Or worse. If it is so easy to activate, there must be an evolutionary reason why we don’t have it.

gcanyon 2 hours ago | parent | next [-]

I think you have evolution backwards. There only needs to not be a reason we need it to survive long enough to reproduce. Or more probabilistically, there needs to not be a significant reproductive benefit to it.

And bear in mind that most people don't have a problem surviving colds and the like long enough to reproduce even with no vaccines at all, and that was probably more true for much of our evolutionary history when we were living much more isolated lives, and not cohabiting with chickens and pigs.

ivan_gammel 11 minutes ago | parent [-]

>There only needs to not be a reason we need it to survive long enough to reproduce.

Humans had life expectancy even shorter than our fertility period until recently and they developed as social species hundreds of thousands years ago, for which living beyond fertility period is beneficial (grandparents were invented by evolution too).

> And bear in mind that most people don't have a problem surviving colds

That’s modern people with access to antibiotics etc.

> that was probably more true for much of our evolutionary history when we were living much more isolated lives, and not cohabiting with chickens and pigs

For much of our evolutionary history people were eating animals, getting viruses with them.

tshaddox an hour ago | parent | prev | next [-]

There doesn’t need to be an evolutionary reason why we don’t have something. That’s the default!

ivan_gammel 7 minutes ago | parent [-]

If something clearly helps survival and not an improbable thing to develop, the chances are high we would already have it. But we don’t and most species don’t. It is not the default, there likely exists a reason why.

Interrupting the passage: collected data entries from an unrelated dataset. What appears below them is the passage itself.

This is an optimization exercise on Yosys and OpenROAD, whose aim is small area, a short achievable clock period and few clock cycles, not a production implementation.
At most, simulation tests tie the RTL to the original design; equivalence was not proved.
Power and IR drop assume default switching activity.

## amber
Design nes_bankbus, start of the top module:
module nes_bankbus (
    input             clk,
    input             rst,
    input      [7:0]  cfg_song,
    input      [7:0]  cfg_region,
    input      [15:0] cfg_init_addr,
    input      [15:0] cfg_play_addr,
    input      [15:0] cfg_load_addr,
    input      [15:0] cfg_vec_nmi,
    input      [15:0] cfg_vec_irq,
    input      [63:0] cfg_bank_init,
    input      [20:0] cfg_file_len,
    input             req_valid,
    output reg        req_ready,
    input      [1:0]  req_op,       
    input      [15:0] req_addr,
    input      [7:0]  req_wdata,
    output reg        resp_valid,
    output reg [7:0]  resp_rdata,
    output reg        resp_err,
    output reg        fault,
    output reg        fault_io,
    output reg        apu_valid,
    output     [15:0] apu_addr,
    output     [7:0]  apu_data,
    output reg        mem_en,
    output reg        mem_we,
    output reg [16:0] mem_addr,
    output reg [7:0]  mem_wdata,
    input      [7:0]  mem_rdata,
    output reg        file_en,
    output reg [20:0] file_addr,
    input      [7:0]  file_rdata,
    input             file_bad
);
For scale: ~2,300 cells after synthesis, ~210 flip-flops, roughly 15,000 sq um of cells after synthesis.
Settings: LEC_CHECK=0, ABC_AREA=1, CAP_MARGIN=20, CORE_MARGIN=2, CORE_UTILIZATION=40, PLACE_DENSITY=0.6, SLEW_MARGIN=20; clock period 12.0 ns.
standard.sh (not shown) runs the stock make flow with config.mk's settings and CLKGATE_MAP_FILE= SYNTH_SCRIPT=/design/flow/synth_recipe.tcl, a recipe that flattens the netlist after the stock synthesis.
==> flow/flow/run.sh <==
#!/bin/bash
# Standard ORFS layout, but the input and output port buffers are buf_1 cells
# instead of the default delay buffers, the clock tree uses clkbuf_8 buffers
# in clusters of 14 sinks without dummy loads, and timing repair aims for
# 8.4 ns of setup slack at the design's 12 ns clock. Each tool's output goes
# to a log here.
set -o pipefail
bash standard.sh "BUFFER_PORTS_ARGS=-buffer_cell sky130_fd_sc_hd__buf_1" \
  "CTS_ARGS=-sink_clustering_enable -repair_clock_nets -buf_list sky130_fd_sc_hd__clkbuf_8 -root_buf sky130_fd_sc_hd__clkbuf_8 -dont_use_dummy_load -sink_clustering_size 14 -sink_clustering_max_diameter 70" \
  "SETUP_SLACK_MARGIN=8.4" \
  finish > standard.log 2>&1
## Diff of input files: quartz against amber
--- a/flow/design.v
+++ b/flow/design.v
@@ -354,26 +354,25 @@
                 err <= l_add[12];
             end
             if (cs != 4'd15 && cs != 4'd0) begin
                 if ((val_cs || res_cs) && resp_rdata == mem_wdata) begin
                     fnd <= cs;
                     fres <= res_cs;
                 end
                 if (!val_cs && !res_cs && ffree == 4'd0)
                     ffree <= cs;
                 if (val_cs && !res_cs && fcach == 4'd0)
                     fcach <= cs;
             end
-            if (cs == 4'd14 ||
-                (cs != 4'd15 && cs != 4'd0 && res_cs && resp_rdata == mem_wdata)) begin
+            if (cs == 4'd14) begin
                 mem_en <= 1'b0;
                 nst = 1 << S_DEC;
             end
         end
         if (st[S_DEC]) begin
             resp_rdata <= 8'h00;
             mem_addr[5:0] <= 6'h07;
             if (fnd != 4'd0 && fres) begin
                 cs <= fnd;
                 win[kreg] <= fnd;
                 touch_q <= 1'b1;
                 if (more_init) begin
--- outcome ---
- When the final numbers for quartz and amber were put side by side, the combinational power turned out to be smaller in quartz.
- amber vs quartz, highest routed metal layer: met4 vs met5
- quartz: period utilization is 0.52 points lower than what amber reported.
- The endpoint of the worst setup timing path comes out apu_addr[0] in one run and apu_addr[1] in the other, namely in quartz and amber respectively.
- amber → quartz: non-clock buffer total of the final layout has decreased, power has decreased, post-layout minimum cycle time has decreased.
Testbench counts of quartz, summed over its fixed seeds: cycles 545,789.
The RTL of amber was laid out without a check of its function.


Starting RTL as in the previous note.
export LEC_CHECK = 0
export CAP_MARGIN = 20
export CORE_MARGIN = 2
export CORE_UTILIZATION = 40
export PLACE_DENSITY = 0.6
export SLEW_MARGIN = 20
create_clock -name core_clock -period 12.0 [get_ports {clk}]
Scripts as last shown in full above: flow/flow/run.sh
The starting point passed the timing, design-rule and antenna checks.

MarkusQ 4 hours ago | parent | prev | next [-]

Systemic cost.

We could have paper shredders, blenders, toasters, water taps, and so on that just ran all the time, but our utility bills would be ginormous. Same thing for our bodies.

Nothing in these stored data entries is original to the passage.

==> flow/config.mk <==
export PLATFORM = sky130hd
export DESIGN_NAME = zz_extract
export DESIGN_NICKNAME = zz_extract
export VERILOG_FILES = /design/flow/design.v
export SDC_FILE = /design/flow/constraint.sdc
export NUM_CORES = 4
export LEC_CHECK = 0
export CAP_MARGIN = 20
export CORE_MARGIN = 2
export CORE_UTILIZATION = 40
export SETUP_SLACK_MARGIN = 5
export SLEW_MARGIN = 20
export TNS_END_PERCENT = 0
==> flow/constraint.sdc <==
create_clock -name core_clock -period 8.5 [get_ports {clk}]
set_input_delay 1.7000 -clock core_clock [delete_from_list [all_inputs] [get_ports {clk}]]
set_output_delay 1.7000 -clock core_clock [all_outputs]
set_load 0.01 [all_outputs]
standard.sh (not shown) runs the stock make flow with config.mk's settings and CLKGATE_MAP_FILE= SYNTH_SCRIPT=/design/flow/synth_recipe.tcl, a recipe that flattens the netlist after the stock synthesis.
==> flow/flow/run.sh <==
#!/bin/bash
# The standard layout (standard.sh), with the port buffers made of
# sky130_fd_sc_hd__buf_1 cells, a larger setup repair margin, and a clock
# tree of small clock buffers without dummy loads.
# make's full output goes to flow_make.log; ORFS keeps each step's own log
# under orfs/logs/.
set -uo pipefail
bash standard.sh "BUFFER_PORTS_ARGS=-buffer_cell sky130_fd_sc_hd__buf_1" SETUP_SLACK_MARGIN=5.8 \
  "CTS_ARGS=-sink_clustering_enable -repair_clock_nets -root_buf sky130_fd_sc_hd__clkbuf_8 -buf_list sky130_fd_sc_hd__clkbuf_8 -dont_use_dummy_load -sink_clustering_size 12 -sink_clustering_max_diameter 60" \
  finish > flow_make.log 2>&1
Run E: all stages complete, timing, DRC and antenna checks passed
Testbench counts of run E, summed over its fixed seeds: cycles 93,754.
This is an optimization exercise on Yosys and OpenROAD, whose aim is small area, a short achievable clock period and few clock cycles per item, not a production implementation.
Function was checked by simulation only, so behaviour that the tests miss may differ from the original.
Power is estimated from default activity; no workload was simulated.

==> design/flow/design.v <==
module si_step #(parameter WR = 32, WM = 32, WX = 34) (
    input  wire [WR-1:0] r,
    input  wire [WM-1:0] c,
    input  wire          da,
    input  wire          db,
    input  wire [WM-1:0] m,
    output wire [WR-1:0] rn,
    output wire [1:0]    q
);
    wire [WX-1:0] a  = {{(WX-WR-1){1'b0}}, r, da};
    wire [WX-1:0] b  = {{(WX-WM){1'b0}}, c};
    wire [WX-1:0] n1 = ~{{(WX-WM){1'b0}}, m};
    wire [WX-1:0] n2 = ~{{(WX-WM-1){1'b0}}, m, 1'b0};
    wire [WX-1:0] s1 = a ^ b ^ n1;
    wire [WX-1:0] k1 = (a & b) | (a & n1) | (b & n1);
    wire [WX-1:0] s2 = a ^ b ^ n2;
    wire [WX-1:0] k2 = (a & b) | (a & n2) | (b & n2);
    wire [WX-1:0] x  = a + b + db;
    wire [WX-1:0] y1 = s1 + {k1[WX-2:0], 1'b1} + db;    
    wire [WX-1:0] y2 = s2 + {k2[WX-2:0], 1'b1} + db;    
    assign q  = !y2[WX-1] ? 2'd2 : !y1[WX-1] ? 2'd1 : 2'd0;
    assign rn = !y2[WX-1] ? y2[WR-1:0] : !y1[WX-1] ? y1[WR-1:0] : x[WR-1:0];
endmodule
module si_step1 (
    input  wire [14:0] r,
    input  wire [15:0] c,
    input  wire        off,
    output wire [14:0] rn,
    output wire [1:0]  q
);
    wire [17:0] a  = {2'b0, r, 1'b0};
    wire [17:0] b  = {2'b0, c};
    wire [17:0] n0 = off ? ~18'd22050 : ~18'd0;
    wire [17:0] n1 = off ? ~18'd44100 : ~18'd22050;
    wire [17:0] n2 = off ? ~18'd66150 : ~18'd44100;
    wire [17:0] s0 = a ^ b ^ n0;
    wire [17:0] k0 = (a & b) | (a & n0) | (b & n0);
    wire [17:0] s1 = a ^ b ^ n1;
    wire [17:0] k1 = (a & b) | (a & n1) | (b & n1);
    wire [17:0] s2 = a ^ b ^ n2;
    wire [17:0] k2 = (a & b) | (a & n2) | (b & n2);
    wire [17:0] y0 = s0 + {k0[16:0], 1'b1};    
    wire [17:0] y1 = s1 + {k1[16:0], 1'b1};    
    wire [17:0] y2 = s2 + {k2[16:0], 1'b1};    
    assign q  = !y2[17] ? 2'd2 : !y1[17] ? 2'd1 : 2'd0;
    assign rn = !y2[17] ? y2[14:0] : !y1[17] ? y1[14:0] : y0[14:0];
endmodule
module si_fast (
    input  wire [15:0] r,
    input  wire [3:0]  v,
    output wire [15:0] rn,
    output reg  [4:0]  q
);
    reg  [15:0] t, sub;
    integer j;
    always @* begin
        t  = 16'd0;
        for (j = 0; j < 16; j = j + 1)
            if (v == j) t = j * 907;
        q = 5'd0;
        sub = 16'd0;
        for (j = 0; j < 128; j = j + 1)
            if (r[15:9] == j) begin
                q   = (j * 8192) / 22050;
                sub = ((j * 8192) / 22050) * 22050;
            end
    end
    wire [15:0] a  = {r[11:0], 4'd0};
    wire [15:0] n  = ~sub;
    wire [15:0] s  = a ^ t ^ n;
    wire [15:0] k  = (a & t) | (a & n) | (t & n);
    wire [15:0] d  = s + {k[14:0], 1'b1};
    assign rn = d;
endmodule
module seq_index (
    input  wire        clk,
    input  wire        rst,
    input  wire        in_valid,
    output wire        in_ready,
    input  wire [31:0] in_block,
    input  wire [31:0] in_num,
    input  wire [31:0] in_den,
    input  wire [12:0] in_len,
    output wire        out_valid,
    input  wire        out_ready,
    output wire [11:0] out_index
);
    reg         rdy;                   
    reg         ov;                    
    reg  [11:0] oidx;
    reg         busy1;                 
    reg         fast;                  
    reg  [5:0]  pos;                   
    reg         started;               
    reg  [31:0] scan;                  
    reg  [15:0] c1, r1;                 
    wire        e = (c1 >= 16'd22050);   
    reg  [31:0] c2, r2;                
    reg  [11:0] c3, M;
    reg  [31:0] den;
    reg  [12:0] len, len3;            
    reg         t2v, t2ph, t2sw, t2fin, t2b, t2f, t2g;
    reg  [1:0]  t2d;
    reg  [4:0]  t2q;
    reg         t3v, t3ph, t3sw, t3fin, t3b;
    reg  [1:0]  t3d;
    wire stall = t3v & t3fin & ov;
    wire        ph1     = pos[5];
    wire        fa      = fast & ~ph1;                
    wire [4:0]  ppos    = pos[4:0];
    wire        z16     = (scan[31:16] == 16'd0);
    wire        z8      = (scan[31:24] == 8'd0);
    wire        can16   = ~started & z16 & (ppos <= 5'd16);
    wire        can8    = ~started & z8  & (ppos <= 5'd24);
    wire        can4    = ~started & (scan[31:28] == 4'd0) & (ppos <= 5'd28);
    wire        skip    = can16 | can8 | can4;
    wire [5:0]  inc     = can16 ? 6'd16 : can8 ? 6'd8 : (can4 | fa) ? 6'd4 : 6'd1;
    wire [5:0]  pos_n   = pos + inc;
    wire        sw1     = (pos_n[5] != pos[5]);       
    wire        fin1    = sw1 & ph1;
    wire [14:0] s1r;
    wire [15:0] f1r;
    wire [1:0]  s1d;
    wire [4:0]  f1q;
    si_step1 u1 (.r(r1[14:0]), .c(scan[31] ? c1 : 16'd0), .off(scan[31] & e),
                 .rn(s1r), .q(s1d));
    si_fast uf (.r(r1), .v(scan[31:28]), .rn(f1r), .q(f1q));
    wire [15:0] r1_n = fa ? f1r : {1'b0, s1r};
    wire [31:0] s2r;
    wire [1:0]  s2d;
    si_step #(.WR(32), .WM(32), .WX(34)) u2 (
        .r(r2), .c((t2g ? c2 : 32'd0) | {27'd0, t2q}),
        .da(t2d[1] | (t2f & t2sw & e)), .db(t2d[1] | t2d[0]), .m(den),
        .rn(s2r), .q(s2d));
    wire [4:0]  acc_lo  = {1'b0, r2[3:0]} + {1'b0, t2q[4:1]};
    wire [23:0] acc_hi  = r2[27:4] + acc_lo[4];
    wire [31:0] acc     = {acc_hi, acc_lo[3:0], t2q[0], 3'd0};
    wire        t2acc   = t2f & ~t2sw;               
    wire [11:0] s3r;
    si_step #(.WR(12), .WM(13), .WX(15)) u3 (
        .r(M), .c((t3b & t3ph) ? {1'b0, c3} : 13'd0),
        .da(t3d[1]), .db(t3d[1] | t3d[0]), .m(len3),
        .rn(s3r), .q());
    wire fin3    = t3v & t3fin & ~ov;           
    wire busy1_n = rdy ? in_valid : (busy1 & ~fin1);
    wire t2v_n   = busy1;
    wire t3v_n   = stall ? t3v : t2v;
    wire t3fin_n = stall ? t3fin : t2fin;
    wire ov_n    = fin3 | (ov & ~out_ready);
    wire t2fin_n = busy1 & fin1;
    wire rdy_n   = ~busy1_n &
                   ((~t2v_n & (~t3v_n | (t3fin_n & ~ov_n))) |
                    (t2v_n & t2fin_n & ~ov_n & ~(t3v_n & t3fin_n)));
    wire fast_in = (in_den[31:26] != 6'd0) |
                   ((in_num[31:24] == 8'd0) & (in_den[31:18] != 14'd0)) |
                   ((in_num[31:16] == 16'd0) & (in_den[31:10] != 22'd0));
    always @(posedge clk) begin
        if (rst) begin
            rdy   <= 1'b1;
            ov    <= 1'b0;
            busy1 <= 1'b0;
            t2v   <= 1'b0;
            t3v   <= 1'b0;
        end else begin
            rdy   <= rdy_n;
            ov    <= ov_n;
            busy1 <= busy1_n;
            t2v   <= t2v_n;
            t3v   <= t3v_n;
        end
    end
    always @(posedge clk) begin
        if (fin3) oidx <= s3r;
        if (!stall) begin
            M     <= (~t3v | t3sw) ? 12'd0 : s3r;
            t3ph  <= t2v & t2ph;
            t3sw  <= t2sw;
            t3fin <= t2fin;
            t3b   <= t2v & t2b;
            t3d   <= (t2v & ~t2acc) ? s2d : 2'd0;
        end
        if (t3v & t3sw & ~t3fin) c3 <= s3r;
        r2 <= (~t2v | t2sw) ? 32'd0 : t2acc ? acc : s2r;
        if (t2v & t2sw & ~t2fin) c2 <= s2r;
        len3  <= len;
        t2ph  <= busy1 & ph1;
        t2sw  <= busy1 & sw1;
        t2fin <= busy1 & fin1;
        t2b   <= busy1 & ~fa & scan[31];
        t2d   <= (busy1 & ~fa) ? s1d : 2'd0;
        t2f   <= busy1 & fa;
        t2q   <= (busy1 & fa) ? f1q : 5'd0;
        t2g   <= busy1 & ph1 & scan[31];
        pos   <= pos_n;
        scan  <= sw1   ? c2 :
                 can16 ? {scan[15:0], 16'd0} :
                 can8  ? {scan[23:0], 8'd0} :
                 (can4 | fa) ? {scan[27:0], 4'd0} :
                         {scan[30:0], 1'b0};
        r1    <= sw1 ? 16'd0 : r1_n;
        if (~skip) started <= 1'b1;
        if (sw1) begin
            started <= 1'b0;
            c1      <= r1_n;
        end
        if (rdy) begin
            fast    <= fast_in;
            pos     <= 6'd0;
            started <= 1'b0;
            scan    <= in_num;
            c2      <= in_block;
            c1      <= 16'd907;
            r1      <= 16'd0;
            r2      <= 32'd0;
            den     <= in_den;
            len     <= in_len;
        end
    end
    assign in_ready  = rdy;
    assign out_valid = ov;
    assign out_index = oidx;
endmodule
==> design/flow/flow/run.sh <==
#!/bin/bash
set -euo pipefail
bash standard.sh SETUP_SLACK_MARGIN=11.3 finish > standard_finish.log 2>&1
==> design/flow/standard.sh <==
#!/bin/bash
# synth_recipe.tcl (not shown) runs the flow's synth.tcl, then flattens the netlist and writes it again
# the make line also repeats each setting of config.mk as NAME=value (left out here)
make -C /OpenROAD-flow-scripts/flow DESIGN_CONFIG=/design/flow/config.mk WORK_HOME=/design/flow/orfs CLKGATE_MAP_FILE= SYNTH_SCRIPT=/design/flow/synth_recipe.tcl "${@:-finish}"
==> design/flow/config.mk <==
export PLATFORM = sky130hd
export DESIGN_NAME = seq_index
export DESIGN_NICKNAME = seq_index
export VERILOG_FILES = /design/flow/design.v
export SDC_FILE = /design/flow/constraint.sdc
export NUM_CORES = 4
export LEC_CHECK = 0
export CAP_MARGIN = 20
export CORE_MARGIN = 2
export CORE_UTILIZATION = 40
export SLEW_MARGIN = 20
==> design/flow/constraint.sdc <==
create_clock -name core_clock -period 16.0 [get_ports {clk}]
set_input_delay 3.2000 -clock core_clock [delete_from_list [all_inputs] [get_ports {clk}]]
set_output_delay 3.2000 -clock core_clock [all_outputs]
set_load 0.01 [all_outputs]
==> results of run 1 <==
[area by class of cell]
type / count / area (sq um) / area share (%)
Multi-Input combinational cell: 2387 / 18800 / 59.4
Clock inverter: 9 / 113 / 0.355
Clock buffer: 53 / 1040 / 3.27
Sequential cell: 254 / 6310 / 19.9
Timing Repair Buffer: 285 / 2880 / 9.10
Tap cell: 855 / 1070 / 3.37
Inverter: 378 / 1460 / 4.61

lokar 4 hours ago | parent [-]

Or the risk of autoimmune disease?

MarkusQ 29 minutes ago | parent | next [-]

Yep. And probably increased allergies. Possibly decreased fertility. And who knows what else.

ekianjo 2 hours ago | parent | prev [-]

Yes that's the obvious one

Rexxar 3 hours ago | parent | prev [-]

Maybe it would made the immune system age faster if it is "used" too much.

ekianjo 2 hours ago | parent [-]

Inflammation is certainly not "free". It causes systemic damage.